WHAT THIS TASK INVOLVES:
Extract each line from the entries below that has the string "inverters" in it.

Items listed in a dataset:
────────────────────────────────────────
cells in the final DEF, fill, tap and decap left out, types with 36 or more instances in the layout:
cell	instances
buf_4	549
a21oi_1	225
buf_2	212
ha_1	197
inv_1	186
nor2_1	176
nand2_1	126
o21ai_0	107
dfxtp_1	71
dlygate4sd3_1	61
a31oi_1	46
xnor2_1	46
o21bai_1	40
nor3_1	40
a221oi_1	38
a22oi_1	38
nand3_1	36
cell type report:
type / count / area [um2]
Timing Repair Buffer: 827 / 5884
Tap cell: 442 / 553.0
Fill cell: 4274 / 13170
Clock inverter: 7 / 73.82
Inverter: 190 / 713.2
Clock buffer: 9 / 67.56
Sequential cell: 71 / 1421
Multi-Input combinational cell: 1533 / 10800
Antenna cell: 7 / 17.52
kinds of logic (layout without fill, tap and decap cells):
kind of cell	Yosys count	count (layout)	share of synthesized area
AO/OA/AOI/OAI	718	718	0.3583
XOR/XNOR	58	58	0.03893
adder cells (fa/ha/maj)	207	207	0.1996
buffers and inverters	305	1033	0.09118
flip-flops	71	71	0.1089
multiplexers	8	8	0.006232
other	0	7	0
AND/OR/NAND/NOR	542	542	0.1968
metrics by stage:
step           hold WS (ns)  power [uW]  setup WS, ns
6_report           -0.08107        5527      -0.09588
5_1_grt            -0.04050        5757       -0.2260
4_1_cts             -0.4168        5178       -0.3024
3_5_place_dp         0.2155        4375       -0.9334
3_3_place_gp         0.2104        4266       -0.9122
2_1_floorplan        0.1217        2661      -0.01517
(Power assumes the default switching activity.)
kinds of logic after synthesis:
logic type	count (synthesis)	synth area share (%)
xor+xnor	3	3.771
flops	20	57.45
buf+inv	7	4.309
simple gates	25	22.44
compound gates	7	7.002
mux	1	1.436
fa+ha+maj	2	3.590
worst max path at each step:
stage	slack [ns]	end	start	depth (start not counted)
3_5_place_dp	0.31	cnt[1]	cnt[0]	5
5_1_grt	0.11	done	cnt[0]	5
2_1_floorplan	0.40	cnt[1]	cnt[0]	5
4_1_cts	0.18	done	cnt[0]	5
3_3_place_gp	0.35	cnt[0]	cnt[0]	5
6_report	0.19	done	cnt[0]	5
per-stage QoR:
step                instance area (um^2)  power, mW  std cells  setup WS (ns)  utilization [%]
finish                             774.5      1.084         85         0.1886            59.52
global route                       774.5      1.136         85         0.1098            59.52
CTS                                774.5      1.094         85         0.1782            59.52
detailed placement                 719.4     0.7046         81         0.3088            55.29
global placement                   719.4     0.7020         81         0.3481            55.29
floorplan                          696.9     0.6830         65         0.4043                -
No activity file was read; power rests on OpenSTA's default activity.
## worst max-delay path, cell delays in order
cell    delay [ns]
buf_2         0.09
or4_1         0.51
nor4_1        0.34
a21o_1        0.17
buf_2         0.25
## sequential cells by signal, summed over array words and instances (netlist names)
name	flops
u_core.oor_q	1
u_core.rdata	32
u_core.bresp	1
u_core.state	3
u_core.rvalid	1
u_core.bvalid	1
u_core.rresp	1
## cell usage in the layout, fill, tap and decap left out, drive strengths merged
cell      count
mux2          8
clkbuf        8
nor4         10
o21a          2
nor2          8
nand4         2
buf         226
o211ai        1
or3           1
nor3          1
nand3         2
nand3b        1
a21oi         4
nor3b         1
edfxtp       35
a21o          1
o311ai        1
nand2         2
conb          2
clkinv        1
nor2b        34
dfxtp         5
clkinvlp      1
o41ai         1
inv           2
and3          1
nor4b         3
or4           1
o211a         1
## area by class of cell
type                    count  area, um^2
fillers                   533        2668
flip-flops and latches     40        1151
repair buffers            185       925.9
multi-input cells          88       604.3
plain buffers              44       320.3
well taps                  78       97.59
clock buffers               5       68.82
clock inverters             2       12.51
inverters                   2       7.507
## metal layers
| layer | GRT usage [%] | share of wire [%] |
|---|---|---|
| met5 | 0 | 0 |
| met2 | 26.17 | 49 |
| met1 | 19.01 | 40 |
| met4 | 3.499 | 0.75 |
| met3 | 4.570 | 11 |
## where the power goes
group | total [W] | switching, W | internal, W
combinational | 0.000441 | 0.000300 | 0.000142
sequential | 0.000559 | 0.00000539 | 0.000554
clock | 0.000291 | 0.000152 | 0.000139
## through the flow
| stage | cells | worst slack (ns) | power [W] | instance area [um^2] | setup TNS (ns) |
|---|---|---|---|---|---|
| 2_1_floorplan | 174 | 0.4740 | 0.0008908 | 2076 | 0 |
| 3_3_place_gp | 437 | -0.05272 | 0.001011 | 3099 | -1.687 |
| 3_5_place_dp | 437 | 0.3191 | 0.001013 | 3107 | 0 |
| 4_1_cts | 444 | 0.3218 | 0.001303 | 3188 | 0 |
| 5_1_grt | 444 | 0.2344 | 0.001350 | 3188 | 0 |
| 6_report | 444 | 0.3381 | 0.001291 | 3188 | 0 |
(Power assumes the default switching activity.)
────────────────────────────────────────
RESULT BELOW:
buffers and inverters	305	1033	0.09118
clock inverters             2       12.51
inverters                   2       7.507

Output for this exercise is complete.